Bedje
Jarenlang had mijn dochter zonder morren een slaapkamer gedeeld met haar broertjes, maar haar kleine enclave van hartjes en bloemetjes was langzamerhand steeds verder in de hoek gedrukt door een groeiend leger hijskranen en brandweerauto’s die in tweetonig loeien uitbarstten als ze zich ’s nachts wat onbesuisd omdraaide. Toen ze bovendien op een avond haar knuffelschaapje vol punaises geprikt in bed terugvond, als bij een afrekening van de cosa nostra, was de maat vol. Een eigen kamer wou ze, met zachte vloerbedekking, een plantje in een potje en zo’n hoog bed met een bureautje eronder en daarop een foto van haar beste vriendinnen in een lijstje. Het zou het állermooiste cadeau zijn voor haar achtste verjaardag.

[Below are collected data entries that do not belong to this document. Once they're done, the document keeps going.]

--- config.mk ---
export PLATFORM = sky130hd
export DESIGN_NAME = mux4_rr_arbiter
export DESIGN_NICKNAME = d
export VERILOG_FILES = /design/src/rtl/mux4_rr_arbiter.sv
export SDC_FILE = /design/constraint.sdc
export NUM_CORES = 1
export LEC_CHECK = 0
export CAP_MARGIN = 30
export CELL_PAD_IN_SITES_DETAIL_PLACEMENT = 1
export CELL_PAD_IN_SITES_GLOBAL_PLACEMENT = 1
export CORE_UTILIZATION = 35
export DETAILED_ROUTE_END_ITERATION = 8
export PLACE_DENSITY_LB_ADDON = 0.1
export SLEW_MARGIN = 20
export SYNTH_ARGS = -nofsm -noshare
export SYNTH_HDL_FRONTEND = slang
export SYNTH_SLANG_ARGS = --single-unit
export TNS_END_PERCENT = 100
--- constraint.sdc ---
create_clock -name clk -period 1.94 [get_ports clk]
set_clock_uncertainty 0.2 [all_clocks]
set_input_delay 0.388 -clock clk [delete_from_list [all_inputs] [get_ports clk]]
set_output_delay 0.388 -clock clk [all_outputs]
set_load 0.01 [all_outputs]
--- src/rtl/mux4_rr_arbiter.sv ---
// Round-robin arbiter driving the select lines of a shared 4:1 mux.
// The owner-release input is named release_grant because "release" is a reserved word.
module mux4_rr_arbiter #(
    parameter int unsigned MAX_HOLD = 8,
    parameter int unsigned CNT_W    = 8
) (
    input  logic       clk,
    input  logic       rst_n,
    input  logic [3:0] req,
    input  logic       release_grant,
    output logic [3:0] gnt,
    output logic       s0,
    output logic       s1,
    output logic       busy,
    output logic       timeout
);

    localparam logic ST_IDLE  = 1'b0;
    localparam logic ST_GRANT = 1'b1;

    localparam logic [CNT_W-1:0] HOLD_LAST = CNT_W'(MAX_HOLD - 1);

    logic             state, state_nxt;
    logic [1:0]       last, last_nxt;
    logic [CNT_W-1:0] hold_cnt, hold_cnt_nxt;
    logic [3:0]       gnt_nxt;
    logic [1:0]       sel, sel_nxt;
    logic             busy_nxt;
    logic             timeout_nxt;

    logic             pick_found;
    logic [1:0]       pick_idx;
    logic [1:0]       cand;
    logic             expire;
    logic             owner_req;
    logic             grant_end;

    // State and registered outputs
    always_ff @(posedge clk) begin
        if (!rst_n) begin
            state    <= ST_IDLE;
            last     <= 2'd3;
            hold_cnt <= '0;
            gnt      <= 4'b0000;
            sel      <= 2'd0;
            busy     <= 1'b0;
            timeout  <= 1'b0;
        end else begin
            state    <= state_nxt;
            last     <= last_nxt;
            hold_cnt <= hold_cnt_nxt;
            gnt      <= gnt_nxt;
            sel      <= sel_nxt;
            busy     <= busy_nxt;
            timeout  <= timeout_nxt;
        end
    end

    // Round-robin search from last+1 wrapping to last; the current owner is
    // therefore only chosen again when it is the sole requester.
    always_comb begin
        pick_found = 1'b0;
        pick_idx   = last;
        cand       = last;
        for (int k = 1; k <= 4; k++) begin
            cand = last + 2'(k);
            if (!pick_found && req[cand]) begin
                pick_found = 1'b1;
                pick_idx   = cand;
            end
        end
    end

    // Next-state and output logic; in GRANT, last always holds the owner index
    always_comb begin
        state_nxt    = state;
        last_nxt     = last;
        hold_cnt_nxt = hold_cnt;
        gnt_nxt      = gnt;
        sel_nxt      = sel;
        busy_nxt     = busy;
        timeout_nxt  = 1'b0;
        owner_req    = req[last];
        expire       = (hold_cnt == HOLD_LAST);
        grant_end    = release_grant || !owner_req || expire;

        case (state)
            ST_IDLE: begin
                if (pick_found) begin
                    state_nxt    = ST_GRANT;
                    last_nxt     = pick_idx;
                    hold_cnt_nxt = '0;
                    gnt_nxt      = 4'b0001 << pick_idx;
                    sel_nxt      = pick_idx;
                    busy_nxt     = 1'b1;
                end
            end
            ST_GRANT: begin
                if (!grant_end) begin
                    hold_cnt_nxt = hold_cnt + CNT_W'(1);
                end else if (pick_found) begin
                    last_nxt     = pick_idx;
                    hold_cnt_nxt = '0;
                    gnt_nxt      = 4'b0001 << pick_idx;
                    sel_nxt      = pick_idx;
                    busy_nxt     = 1'b1;
                    timeout_nxt  = expire && !release_grant && owner_req;
                end else begin
                    // Select lines keep the last index so the mux output stays stable
                    state_nxt    = ST_IDLE;
                    hold_cnt_nxt = '0;
                    gnt_nxt      = 4'b0000;
                    busy_nxt     = 1'b0;
                end
            end
            default: begin
                state_nxt = ST_IDLE;
            end
        endcase
    end

    assign s0 = sel[0];
    assign s1 = sel[1];

endmodule

After elaboration in Yosys (flattened, before gate mapping):

Cells that the tools add are included.

* input port bits: 7
* bits in registers: 19
* logic and storage cells: 69

* magnitude comparators: 4
* reductions and logical operators: 14
* equality and inequality tests: 3
* bitwise gates (word level): 1
* add/subtract/negate cells: 4
* muxes and demuxes: 35
* shift-type cells: 1

Operator list (count)
* two-way mux 2 bit: 8
* two-way mux 8 bit: 2
* case mux 8 bit (2 select lines): 1
* less-than comparator 2 x 3 -> 1 bit, second input constant: 4
* two-way mux 1 bit: 12
* two-way mux 4 bit: 3
* adder 8 x 1 -> 8 bit, second input constant: 1
* binary-select mux 1 bit (select 2 bit): 4
* == test 8 x 3 -> 1 bit, second input constant: 1
* case mux 2 bit (2 select lines): 2
* case mux 4 bit (2 select lines): 1
* logical AND 1 bit: 5
* logical NOT 1 bit: 5
* adder 2 bit, second input constant: 2
* case mux 1 bit (2 select lines): 2
* AND reduction 4 bit: 1
* << shifter 1 x 2 -> 4 bit, first input constant: 1
* adder 2 x 1 -> 2 bit, second input constant: 1
* logical OR 1 bit: 2
* inequality test 2 x 1 -> 1 bit, second input constant: 1
* inequality test 2 bit, second input constant: 1
* AND reduction 2 bit: 1
* inverter 1 bit: 1

Logic depth before layout (Yosys ltp):

* depth after elaboration: 17
* mapped depth: 5
* gate-level depth less buffers: 5

Worst setup path before layout:

No wires, ideal clock.

* path type: input-to-reg
* from: input release_grant
* to: register hold_cnt[2]
* path buffers: 0
* required time: 1.664 ns
* slack: 0.060 ns
* setup time: 0.076 ns
* stages: 4
* data arrival time: 1.604 ns
* cells stage by stage: or3b_1 -> o22a_1 -> or4b_1 -> a31oi_1

* longest elaborated chain between the ends: 4

RTL lines
* from (decl): line 10 `input logic release_grant,`
* logical OR 1 bit (2 in a row): line 85 `grant_end = release_grant || !owner_req || expire;`
* two-way mux 8 bit: line 99 `if (!grant_end) begin`
* case mux 8 bit (2 select lines): line 87 `case (state)`
* to (signal assigned): line 51 `hold_cnt <= hold_cnt_nxt;`
* to (decl): line 25 `logic [CNT_W-1:0] hold_cnt, hold_cnt_nxt;`

No other way between the ends.
A chain may end at the register's enable or synchronous reset.

Worst setup path after layout:

* from: input req[3]
* to: register gnt[0]

* longest elaborated chain between the ends: 16

RTL lines
* from (decl): line 9 `input logic [3:0] req,`
* binary-select mux 1 bit (select 2 bit): line 67 `if (!pick_found && req[cand]) begin`
* two-way mux 1 bit (implied by the code): line 67
* two-way mux 1 bit: line 67
* logical NOT 1 bit: line 67
* logical AND 1 bit: line 67
* two-way mux 1 bit: line 67
* logical NOT 1 bit: line 67
* logical AND 1 bit: line 67
* two-way mux 1 bit: line 67
* logical NOT 1 bit: line 67
* logical AND 1 bit: line 67
* two-way mux 2 bit: line 67
* << shifter 1 x 2 -> 4 bit: line 93, 104
* two-way mux 4 bit: line 101 `end else if (pick_found) begin`
* two-way mux 4 bit: line 99
* case mux 4 bit (2 select lines): line 87
* to (signal assigned): line 52 `gnt <= gnt_nxt;`
* to (decl): line 11 `output logic [3:0] gnt,`

Several ways; a longest one is shown, not always the timed one. The select of a mux whose other input is x is not followed.

==> impl_metrics.ini <==
[synthesis]
netlist.area_leader.share = 0.4037
ys_warn_count = 0
yosysMostFrequentCell = dfxtp_1
yosysTopAreaCell = dfxtp_1
synth-seq-cells = 19
netlist_area_um2 = 942.2
synth.distinct_cells = 40
synth_edf_count = 0
synth_ff_type = dfxtp_1
synth_fp_nets = 116
syn_inst = 108
ys_async_sr_fraction = 0
synthTopCellsByArea = dfxtp_1, nand2_1, mux2i_1
synth.avg_cell_area_um2 = 8.724
synth-seq-area-share = 0.4037
synth_top_cells_by_count = dfxtp_1, nand2_1, nor2_1, nor3_1

[placement]
dpl_worst_slack_ns = -0.4714
port_buffers = 14
gp_congestion = 0.8041
hpwl_um = 2219

[die]
die_w_um = 53.89
initial_core_util = 0.3769
die_y_um = 53.89
rows = 18
die_area_mm2 = 0.002904
pin_count = 15
core_area_mm2 = 0.002500

[grt]
grt_pass1_wl_um = 4567
grt_max_degree = 11
grtUsageMet3 = 0.02542
grtUsageTotal = 0.2213
grtUsageMet1 = 0.2504
top_usage_layer = met2
grt-ovfl-total = 0
use_met2 = 0.4136
antenna_found_initial = 0
grt_pass1_vias = 1027

[power_and_ir_drop]
swShare = 0.2913
peakVddDrop_v = 0.0004590
leakagePower_nw = 0.5511
seqPwrFrac = 0.478
p_clk_frac = 0.222
finalPower_mw = 0.9169
p_comb_frac = 0.300
power_density_mw_per_mm2 = 642.3
switchingPower_mw = 0.2671
p_int_mw = 0.6498

[cts]
root_buffer = clkbuf_4
htreeDepth = 1
cts.sinks = 19
post-cts-setup-buffers = 0
clk_latency_ns = 0.30
ctsHoldBuffers = 0
cts_buffer_depth = 2
cts_buffers = 3
cts_tree = yes
clk_pin_slew_worst_paths_ns = 0.10

[finish]
finalNetCount = 162
final_util = 0.5711
antenna_cells = 0
drive_gt1_frac = 0.3203
syn_to_final_growth_pct = 51.53

[timing]
rsz0062_at_grt = true
layout_setup_ws_ns = 0.0009321
tns_ns = 0
setup-violations-final = 0
slew_headroom = 0.7380
period_needed_ns = 1.939
max_freq_mhz = 515.7
post-route-period-util = 0.9995
tightest_slew_ns = 0.3903
finalHoldViolCount = 0
slew_viol_final = 0

[worst_setup_path]
start_kind = input pin
end_kind = flip-flop
arrival_ns = 1.94
path_max_fanout = 4
critical_path_required_ns = 1.94
critPathKind = in2reg

[routing]
drtIter0Drc = 8
vias = 1023
wire_per_inst_um = 15.77
drt_drc_violations_left = 0
final_antenna_net_count = 0
drt_wl_total_um = 2886
avgViaCountPerCell = 5.590
firstDrtPassIters = 4

[run]
maxCapViolCount = 0

[outcome]
status = completed

[min_path]
min_path_type = reg2reg
metrics by stage:
stage | area (µm²) | std cells | hold slack, ns
finish | 1428 | 183 | 0.2695
global route | 1428 | 183 | 0.3022
CTS | 1366 | 183 | 0.2742
detailed placement | 1329 | 179 | 0.2483
global placement | 1329 | 179 | 0.2342
floorplan | 942.2 | 108 | 0.2647
cells in the final DEF, fill, tap and decap left out, drive strengths merged, types with 2 or more instances in the layout:
cell           instances
buf                   29
nand3b                 3
clkdlybuf4s50         11
dlygate4sd2            3
a22o                   2
nand3                  4
a32o                   2
clkbuf                 4
o21ai                  4
nor2                   5
inv                    4
nand2b                 2
a31oi                  4
nand2                 13
or4                    2
a21oi                  4
a32oi                  2
or3                    2
dfxtp                 19
a211oi                 3
nor4                   2
xor2                   2
a21o                   2
mux2i                  4
nor3                   5
routing by layer:
metal	part of all wire	vias up	routed length, µm
met5	0	-	0
met4	0.013	0	37
met3	0.026	5	76
met2	0.53	16	1537
met1	0.43	502	1235
li1	-	500	-
state kept, by name, indices dropped and copies added (netlist names):
name	cells
hold_cnt	8
gnt	4
last	2
sel	2
busy	1
state	1
timeout	1
cell families (layout without fill, tap and decap cells):
kind of cell,Yosys count,in the layout,synth area share
AO/OA/AOI/OAI,30,30,0.2324
XOR/XNOR,2,2,0.01860
adder cells (fa/ha/maj),1,1,0.01328
buffers and inverters,7,52,0.02920
flip-flops,19,19,0.4037
multiplexers,4,4,0.04250
AND/OR/NAND/NOR,45,45,0.2603
power groups by stage:
stage	logic, mW	registers [mW]	clock network, mW
CTS	0.270	0.438	0.212
global route	0.296	0.442	0.223
global placement	0.257	0.444	0
detailed placement	0.266	0.447	0
floorplan	0.104	0.453	0
finish	0.275	0.438	0.204
worst paths after layout:
check / from / to / slack (ns) / cells after the start
worst max-delay path: req[3] / gnt[0]$_SDFFE_PN0P_ / 0.0009 / 6
worst max register to register: state$_SDFF_PN0_ / hold_cnt[2]$_SDFFE_PN0P_ / 0.07 / 4
worst min register to register: busy$_SDFFE_PN0P_ / busy$_SDFFE_PN0P_ / 0.27 / 1
worst min-delay path: busy$_SDFFE_PN0P_ / busy$_SDFFE_PN0P_ / 0.27 / 1
what timing repair did:
item                       in CTS  in global routing
gates resized for setup         7                 14
setup endpoints to repair      15                 15
pin swaps                       3                  6
worst max-delay path, stage by stage:
cell and delay [ns]:
clkdlybuf4s50_1 0.45, or4_4 0.60, nand2_2 0.12, a211oi_1 0.06, buf_4 0.15, a22o_1 0.17
layout make-up:
cell class | instances | area, µm²
Fill cell | 310 | 1072
Multi-Input combinational cell | 82 | 609.3
Sequential cell | 19 | 381.6
Timing Repair Buffer | 43 | 354.1
Tap cell | 30 | 37.54
Clock buffer | 4 | 26.28
Inverter | 5 | 18.77
Power figures use the tool's default switching activity.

Zelf deelde ik als kind een kamer met mijn zus. Mijn ouders dachten dat wij dat leuk vonden, maar in werkelijkheid hebben we elkaar op die zolder zo intens leren haten dat het nooit meer helemaal goed is gekomen. Zij sliep, eeuwig verkouden, zelden zonder piepend gesnurk, dat telkens opspeelde als ik bijna sliep. Dan moest ik het koude zeil over om haar neus dicht te knijpen, maar zodra ik terug in mijn bed stapte begon het geronk weer. Regelmatig heb ik op het punt gestaan een kussen op haar hoofd te drukken tot de levensgeesten uit haar waren geweken. Ze moet er iets van gemerkt hebben, want als wraak snoot ze elke ochtend haar neus leeg in mijn Holly Hobbie-gordijnen, die uiteindelijk stijf als papier-maché in de vensterbank stonden. Ook had ze een koppel parkieten, die vrij rondvlogen en bij voorkeur op mijn bedlampje kakten. Als ik dan ’s avonds Kruistocht in spijkerbroek lag te lezen, ging die vogelpoep aan het schroeien en walmen; een verstikkende stank die het plezier bedierf in het gestolen snoepgoed dat ik stiekem in bed wou opeten. Ik ben héél jong uit huis gegaan.

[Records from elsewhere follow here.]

### config.mk
export PLATFORM = sky130hd
export DESIGN_NAME = reg_dump_ctrl
export DESIGN_NICKNAME = d
export VERILOG_FILES = /design/src/rtl/reg_dump_ctrl.sv
export SDC_FILE = /design/constraint.sdc
export NUM_CORES = 1
export LEC_CHECK = 0
export BUFFER_PORTS_ARGS = -buffer_cell sky130_fd_sc_hd__buf_2
export CORE_MARGIN = 8
export CORE_UTILIZATION = 47
export CTS_CLUSTER_DIAMETER = 80
export DETAILED_ROUTE_END_ITERATION = 12
export GPL_ROUTABILITY_DRIVEN = 0
export PLACE_DENSITY_LB_ADDON = 0.2
export SLEW_MARGIN = 20
export SYNTH_ARGS = -nofsm -noshare
export SYNTH_HDL_FRONTEND = slang
export SYNTH_SLANG_ARGS = --single-unit
### constraint.sdc
create_clock -name clk -period 1.8 [get_ports clk]
set_input_delay 0.09 -clock clk [delete_from_list [all_inputs] [get_ports clk]]
set_output_delay 0.09 -clock clk [all_outputs]
set_load 0.005 [all_outputs]
### src/rtl/reg_dump_ctrl.sv
// Debug register-file dump engine: halts the core, walks an address range
// through a spare read port and streams {addr, value} pairs out.
module reg_dump_ctrl #(
    parameter int ADDR_W = 5,
    parameter int DATA_W = 32
) (
    input  logic              clk,
    input  logic              rst_n,
    input  logic              start,
    input  logic [ADDR_W-1:0] first_addr,
    input  logic [ADDR_W-1:0] last_addr,
    input  logic              abort,
    output logic              halt_req,
    input  logic              halt_ack,
    output logic [ADDR_W-1:0] rf_addr,
    input  logic [DATA_W-1:0] rf_dout,
    output logic [DATA_W-1:0] dout_data,
    output logic [ADDR_W-1:0] dout_addr,
    output logic              dout_valid,
    input  logic              dout_ready,
    output logic              busy,
    output logic              done
);

    typedef enum logic [2:0] {
        S_IDLE,
        S_HALT_WAIT,
        S_READ,
        S_HOLD,
        S_DONE
    } state_t;

    state_t            r_state;
    state_t            w_next;
    logic [ADDR_W-1:0] r_cur;
    logic [ADDR_W-1:0] r_last;
    logic [DATA_W-1:0] r_dout_data;
    logic [ADDR_W-1:0] r_dout_addr;
    logic              r_dout_valid;
    logic              w_xfer;
    logic              w_abort;
    logic              w_at_last;

    assign w_xfer    = r_dout_valid & dout_ready;
    assign w_abort   = abort & (r_state != S_IDLE);
    assign w_at_last = (r_cur == r_last);

    always_ff @(posedge clk or negedge rst_n) begin
        if (!rst_n) begin
            r_state <= S_IDLE;
        end else begin
            r_state <= w_next;
        end
    end

    always_comb begin
        w_next = r_state;
        unique case (r_state)
            S_IDLE:      if (start) w_next = S_HALT_WAIT;
            S_HALT_WAIT: if (halt_ack) w_next = S_READ;
            S_READ:      if (halt_ack) w_next = S_HOLD;
            S_HOLD: begin
                if (w_xfer) w_next = w_at_last ? S_DONE : S_READ;
            end
            S_DONE:      w_next = S_IDLE;
            default:     w_next = S_IDLE;
        endcase
        // Abort overrides everything, even a transfer in the same cycle.
        if (w_abort) w_next = S_IDLE;
    end

    always_ff @(posedge clk or negedge rst_n) begin
        if (!rst_n) begin
            r_cur        <= '0;
            r_last       <= '0;
            r_dout_data  <= '0;
            r_dout_addr  <= '0;
            r_dout_valid <= 1'b0;
        end else begin
            if (r_state == S_IDLE && start) begin
                r_cur  <= first_addr;
                r_last <= last_addr;
            end
            if (w_abort) begin
                r_dout_valid <= 1'b0;
            end else if (r_state == S_READ && halt_ack) begin
                r_dout_data  <= rf_dout;
                r_dout_addr  <= r_cur;
                r_dout_valid <= 1'b1;
            end else if (r_state == S_HOLD && w_xfer) begin
                r_dout_valid <= 1'b0;
                if (!w_at_last) r_cur <= r_cur + 1'b1;
            end
        end
    end

    assign halt_req   = (r_state == S_HALT_WAIT) |
                        (r_state == S_READ) |
                        (r_state == S_HOLD);
    assign busy       = (r_state != S_IDLE);
    assign done       = (r_state == S_DONE);
    assign rf_addr    = r_cur;
    assign dout_data  = r_dout_data;
    assign dout_addr  = r_dout_addr;
    assign dout_valid = r_dout_valid;

endmodule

Een kwart eeuw later heb ik dan ook alle begrip voor mijn dochter. Alleen jammer dat ze per se het overvolle en minuscule rommelkamertje wou hebben, want dat had ‘zulke leuke ramen’. Ook wel lastig dat het in twee dagen klaar moest zijn, want dan was ze jarig, maar vooruit. De ski’s, racefietsen en bloembakken moesten dan maar zolang op het balkon, de muren waren pas na drie verse lagen wit-met-een-tikje-roze een beetje toonbaar en de ijlings ontboden man die een piepklein stukje vloerbedekking kwam leggen (‘Dit is een spoedgeval, tapijtmeneer. Geld speelt geen rol’) barstte in hinnikend hoongelach uit bij de aanblik van het hok. ‘En hier moet ook nog een stápelbed in? Nou, veel sterkte dan maar...’ Dat konden we wel gebruiken.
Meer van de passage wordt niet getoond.